• **Directions**
Start at the line that contains "net total: 3487". Repeat it and each line after it, exactly, up to and including the final line of the data.
___ Listed entries
Background: an optimization exercise with open tools, aiming at small area, a short achievable clock period and few clock cycles per item. Do not read the settings as production practice. In this exercise RTL edits were held to simulation tests only and were not proved equivalent to the original.

`run.sh`:
```
#!/bin/bash
# synth_recipe.tcl (not shown) runs the flow's synth.tcl, then flattens the netlist and writes it again
# the make line also repeats each setting of config.mk as NAME=value (left out here)
make -C /OpenROAD-flow-scripts/flow DESIGN_CONFIG=/design/flow/config.mk WORK_HOME=/design/flow/orfs CLKGATE_MAP_FILE= SYNTH_SCRIPT=/design/flow/synth_recipe.tcl finish
```
`config.mk`:
```
export PLATFORM = sky130hd
export DESIGN_NAME = ddc_decoder
export DESIGN_NICKNAME = ddc_decoder
export VERILOG_FILES = /design/flow/design.v
export SDC_FILE = /design/flow/constraint.sdc
export NUM_CORES = 4
export LEC_CHECK = 0
export CAP_MARGIN = 20
export CORE_MARGIN = 2
export CORE_UTILIZATION = 40
export PLACE_DENSITY = 0.6
export SLEW_MARGIN = 20
```
`constraint.sdc`:
```
create_clock -name core_clock -period 12.0 [get_ports {clk}]
set_input_delay 2.4000 -clock core_clock [delete_from_list [all_inputs] [get_ports {clk}]]
set_output_delay 2.4000 -clock core_clock [all_outputs]
set_load 0.01 [all_outputs]
```
`design.v`:
```
module ddc_bit_reader (
    input  wire        clk,
    input  wire        rst,           
    input  wire        clr,           
    input  wire [14:0] chunk_size,
    input  wire [5:0]  rd_n,          
    input  wire        rd_take,       
    output wire        rd_ok,         
    output wire [31:0] rd_val,        
    output reg         src_req,
    output reg  [15:0] src_chunk,
    output reg  [14:0] src_off,
    input  wire        src_ack,
    input  wire [7:0]  src_data
);
    reg [39:0] acc;
    reg [5:0]  cnt;
    reg        flush;      
    assign rd_ok = (cnt >= rd_n);
    wire [5:0]  pos     = cnt - rd_n;
    wire [39:0] shifted = acc >> pos;
    wire [31:0] keep    = ~(32'hFFFFFFFF << rd_n);
    assign rd_val = shifted[31:0] & keep;
    wire        got     = src_req && src_ack;
    wire        fill    = got && !flush;
    wire [5:0]  cnt_dec = cnt - (rd_take ? rd_n : 6'd0);
    wire [5:0]  cnt_nxt = cnt_dec + (fill ? 6'd8 : 6'd0);
    wire [14:0] off_inc = src_off + 15'd1;
    always @(posedge clk) begin
        if (rst) begin
            cnt       <= 6'd0;
            flush     <= 1'b0;
            src_req   <= 1'b0;
            src_chunk <= 16'd0;
            src_off   <= 15'd0;
        end else if (clr) begin
            cnt <= 6'd0;
            if (src_req && !src_ack) begin
                flush <= 1'b1;
            end else begin
                src_req   <= 1'b1;
                src_chunk <= 16'd0;
                src_off   <= 15'd0;
            end
        end else begin
            cnt <= cnt_nxt;
            if (got) begin
                flush <= 1'b0;
                if (flush) begin
                    src_chunk <= 16'd0;
                    src_off   <= 15'd0;
                end else if (off_inc == chunk_size) begin
                    src_off   <= 15'd0;
                    src_chunk <= src_chunk + 16'd1;
                end else begin
                    src_off   <= off_inc;
                end
                src_req <= flush || (cnt_nxt <= 6'd32);
            end else if (!src_req) begin
                src_req <= (cnt_nxt <= 6'd32);
            end
        end
    end
    always @(posedge clk)
        if (fill) acc <= {acc[31:0], src_data};
endmodule
module ddc_decoder (
    input  wire        clk,
    input  wire        rst,               
    input  wire [1:0]  cfg_channels,      
    input  wire [5:0]  cfg_block_bits,    
    input  wire [5:0]  cfg_bpc0,          
    input  wire [5:0]  cfg_bpc1,
    input  wire [5:0]  cfg_bpc2,
    input  wire [5:0]  cfg_bpm0,          
    input  wire [5:0]  cfg_bpm1,
    input  wire [5:0]  cfg_bpm2,
    input  wire        cfg_high_adaptive,
    input  wire [14:0] cfg_chunk_size,    
    input  wire        cmd_valid,
    input  wire [1:0]  cmd_op,            
    input  wire [31:0] cmd_count,
    output reg         busy,
    output wire        src_req,
    output wire [15:0] src_chunk,
    output wire [14:0] src_off,
    input  wire        src_ack,
    input  wire [7:0]  src_data,
    output reg         frm_valid,
    output wire [63:0] frm_data,
    input  wire        frm_ready
);
    localparam P_RUN  = 2'd0,
               P_METH = 2'd1,
               P_BASE = 2'd2,
               P_CHAN = 2'd3;
    reg [1:0]  phase;
    reg [1:0]  c;
    reg [31:0] remaining;       
    reg [31:0] run_left;        
    reg        first_frame;
    reg [5:0]  width  [0:2];
    reg [31:0] base   [0:2];
    reg        adapt  [0:2];
    reg [63:0] out_acc;
    wire cmd_acc    = cmd_valid && !busy;
    wire cmd_reset  = cmd_acc && (cmd_op == 2'd1);
    wire cmd_decode = cmd_acc && (cmd_op == 2'd2);
    assign frm_data = out_acc;
    reg [5:0] bpc_c, bpm_c;
    always @(*) begin
        case (c)
            2'd0:    begin bpc_c = cfg_bpc0; bpm_c = cfg_bpm0; end
            2'd1:    begin bpc_c = cfg_bpc1; bpm_c = cfg_bpm1; end
            default: begin bpc_c = cfg_bpc2; bpm_c = cfg_bpm2; end
        endcase
    end
    wire last_chan = ({1'b0, c} + 3'd1 >= {1'b0, cfg_channels});
    wire [5:0]  w_c     = width[c];
    wire [31:0] base_c  = base[c];
    wire        adapt_c = adapt[c];
    wire        no_read = (w_c == 6'd0) || (adapt_c && first_frame);
    reg  [5:0]  rd_n;
    always @(*) begin
        case (phase)
            P_RUN:   rd_n = cfg_block_bits;
            P_METH:  rd_n = bpm_c;
            P_BASE:  rd_n = bpc_c;
            default: rd_n = no_read ? 6'd0 : w_c;
        endcase
    end
    wire        rd_ok;
    wire [31:0] rd_val;
    wire        active = (remaining != 32'd0);
    wire        stall  = (phase == P_CHAN) && frm_valid && !frm_ready;
    wire        step   = active && rd_ok && !stall;
    ddc_bit_reader u_reader (
        .clk(clk), .rst(rst), .clr(cmd_reset),
        .chunk_size(cfg_chunk_size),
        .rd_n(rd_n), .rd_take(step), .rd_ok(rd_ok), .rd_val(rd_val),
        .src_req(src_req), .src_chunk(src_chunk), .src_off(src_off),
        .src_ack(src_ack), .src_data(src_data)
    );
    wire [6:0]  m       = rd_val[6:0];
    wire [6:0]  bpc7    = {1'b0, bpc_c};
    wire        m_const = (m == bpc7);
    wire        m_high  = (m > bpc7);
    wire [6:0]  m_minus = m - bpc7;
    wire [5:0]  m_width = m_const ? 6'd0 : m_high ? m_minus[5:0] : m[5:0];
    wire        m_adapt = !m_const && (m != 7'd0) && (m_high ? cfg_high_adaptive : !cfg_high_adaptive);
    wire [31:0] mask_w   = ~(32'hFFFFFFFF << w_c);           
    wire [31:0] mask_w1  = {1'b0, mask_w[31:1]};             
    wire [31:0] half     = mask_w ^ mask_w1;                 
    wire [31:0] mask_bpc = ~(32'hFFFFFFFF << bpc_c);
    wire [31:0] max_start = mask_bpc & ~mask_w;              
    wire        b_lo  = ((base_c & ~mask_w) == 32'd0) &&
                        (((base_c & half) == 32'd0) || ((base_c & mask_w1) == 32'd0));
    wire        b_hi  = ((base_c & mask_bpc & ~mask_w1) == (mask_bpc & ~mask_w1)) &&
                        ((base_c & mask_w1) != 32'd0);
    wire        r_top = ((rd_val & half) != 32'd0);
    wire [31:0] op    = adapt_c ? ((rd_val ^ half) | (r_top ? 32'd0 : ~mask_w)) : rd_val;
    wire [31:0] sum   = base_c + op;
    wire [31:0] value = no_read ? base_c :
                        !adapt_c ? sum :
                        b_lo ? rd_val :
                        b_hi ? (max_start | rd_val) : sum;
    wire [63:0] shifted = (c == 2'd0) ? 64'd0 : (out_acc << bpc_c);
    wire [63:0] packd   = shifted | {32'd0, value};
    always @(posedge clk) begin
        if (rst) begin
            phase       <= P_RUN;
            c           <= 2'd0;
            remaining   <= 32'd0;
            busy        <= 1'b0;
            frm_valid   <= 1'b0;
        end else begin
            if (frm_valid && frm_ready)
                frm_valid <= 1'b0;
            if (cmd_reset) begin
                phase <= P_RUN;
                c     <= 2'd0;
            end
            if (cmd_decode) begin
                remaining <= cmd_count;
                busy      <= (cmd_count != 32'd0);
            end else if (frm_valid && frm_ready && !active) begin
                busy <= 1'b0;
            end
            if (step) begin
                case (phase)
                    P_RUN: begin
                        run_left <= rd_val;
                        c        <= 2'd0;
                        phase    <= P_METH;
                    end
                    P_METH: begin
                        width[c] <= m_width;
                        adapt[c] <= m_adapt;
                        if (m_const) begin
                            base[c] <= 32'd0;
                            if (last_chan) begin
                                first_frame <= 1'b1;
                                c           <= 2'd0;
                                phase       <= P_CHAN;
                            end else begin
                                c <= c + 2'd1;
                            end
                        end else begin
                            phase <= P_BASE;
                        end
                    end
                    P_BASE: begin
                        base[c] <= rd_val;
                        phase   <= P_METH;
                        if (last_chan) begin
                            first_frame <= 1'b1;
                            c           <= 2'd0;
                            phase       <= P_CHAN;
                        end else begin
                            c <= c + 2'd1;
                        end
                    end
                    default: begin
                        if (adapt_c && !no_read)
                            base[c] <= value;
                        out_acc <= packd;
                        if (last_chan) begin
                            frm_valid   <= 1'b1;
                            remaining   <= remaining - 32'd1;
                            first_frame <= 1'b0;
                            c           <= 2'd0;
                            if (run_left == 32'd0) begin
                                phase <= P_RUN;
                            end else begin
                                run_left <= run_left - 32'd1;
                            end
                        end else begin
                            c <= c + 2'd1;
                        end
                    end
                endcase
            end
        end
    end
endmodule
```
==> summary.txt <==
Finish
  – Multi-input gate area: 17410 um^2
  – Fillers: 6856
  – Seq. cell area: 9171 um^2
  – Share of cells above drive strength 1: 9.398%
  – Final #Nets: 3647
  – Non-filler instance count after layout: 4403
  – Area delta synth->final: 17.12%
  – Finished Cell Area: 32540 um^2

Placed design
  – DP Area: 31080 um^2
  – Post-placement cell count: 4323
  – Routability congestion estimate: 1.098
  – Pre-CTS WS: 0.2620 ns
  – Port Buffers: 204
  – DP Wirelength: 86800 um

Timing
  – RSZ-0062 raised after global routing: no
  – Final Hold Fails: 0
  – Worst-Margin Slew: 1.222 ns
  – Final worst path period share: 94.18%
  – # setup viols final: 0
  – Pins Over Slew Limit: 0
  – Fmax: 88.48 MHz
  – Setup TNS: 0 ns
  – Period minus WS final: 11.30 ns
  – Fin Clk Skew: 0.02693 ns
  – Max_slew headroom: 18.00%
  – Final WS setup: 0.6978 ns

Clocking
  – Post-CTS Hold Buffers: 0
  – Clk slew on worst S/H paths: 0.06 ns
  – H-tree depth: 2
  – Clock Path Buffers: 3
  – Root Driver: clkbuf_16
  – Num CTS Buffers: 41
  – CTS tree: built
  – Sink Count: 331
  – Worst-Skew Late Latency: 0.59 ns

Worst setup path
  – CP Launch Type: input pin
  – Critical path class: input pin to flop
  – CP peak stage delay: 0.47 ns
  – Slowest cell on crit path: fa_2
  – Crit Path Max Fanout: 45
  – R2R depth: 37
  – Worst setup EP type: flop
  – Data arrival time of the worst path: 11.64 ns
  – Req. time, crit path: 12.34 ns
  – CP dominant cell by count: a21oi_1

Die
  – Die ar.: 71590 um^2
  – Vert. Die Dim: 267.6 um
  – FP Rows: 96
  – CORE AREA: 68710 um^2
  – I/O pin count: 205
  – Starting Density: 40.44%
  – Die Wd: 267.6 um

Yosys
  – Seq cells post-synth: 331
  – Post-synth net total: 3487
  – Cell variety after synth: 116
  – Register area share after synthesis: 33.00%
  – Post-synth ARST share: 0%
  – Dominant synthesized flop cell: edfxtp_1
  – Synthesized area per cell: 8.482 um^2
  – Cells after synthesis: 3276
  – Mapped Area: 27790 um^2
  – Ys Warns: 2
  – Post-synth EDFFs: 254

Worst hold path
  – Hold path depth: 0
  – Min-delay worst type: flop to flop

Global routing
  – Vias in the first global route: 25960
  – Global route total overflow: 0
  – Total track usage: 31.70%
  – Initial antenna violation count: 0
  – First-pass GRT wire length: 170700 um
  – Largest net degree at the start of global routing: 68

Drt
  – Antenna Nets Post-Route: 0
  – Vias per std cell: 6.243
  – Initial drt markers: 2943
  – Vias: 27490
  – DR DRC count: 0
  – Average wire per standard cell: 26.28 um
  – Pre-antenna DRT Iters: 9
  – Total wire length: 115700 um

Flow run
  – Max Cap Viol: 0

Outcome
  – Status: finished clean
______
• **Completed task**
  – Post-synth net total: 3487
  – Cell variety after synth: 116
  – Register area share after synthesis: 33.00%
  – Post-synth ARST share: 0%
  – Dominant synthesized flop cell: edfxtp_1
  – Synthesized area per cell: 8.482 um^2
  – Cells after synthesis: 3276
  – Mapped Area: 27790 um^2
  – Ys Warns: 2
  – Post-synth EDFFs: 254

Worst hold path
  – Hold path depth: 0
  – Min-delay worst type: flop to flop

Global routing
  – Vias in the first global route: 25960
  – Global route total overflow: 0
  – Total track usage: 31.70%
  – Initial antenna violation count: 0
  – First-pass GRT wire length: 170700 um
  – Largest net degree at the start of global routing: 68

Drt
  – Antenna Nets Post-Route: 0
  – Vias per std cell: 6.243
  – Initial drt markers: 2943
  – Vias: 27490
  – DR DRC count: 0
  – Average wire per standard cell: 26.28 um
  – Pre-antenna DRT Iters: 9
  – Total wire length: 115700 um

Flow run
  – Max Cap Viol: 0

Outcome
  – Status: finished clean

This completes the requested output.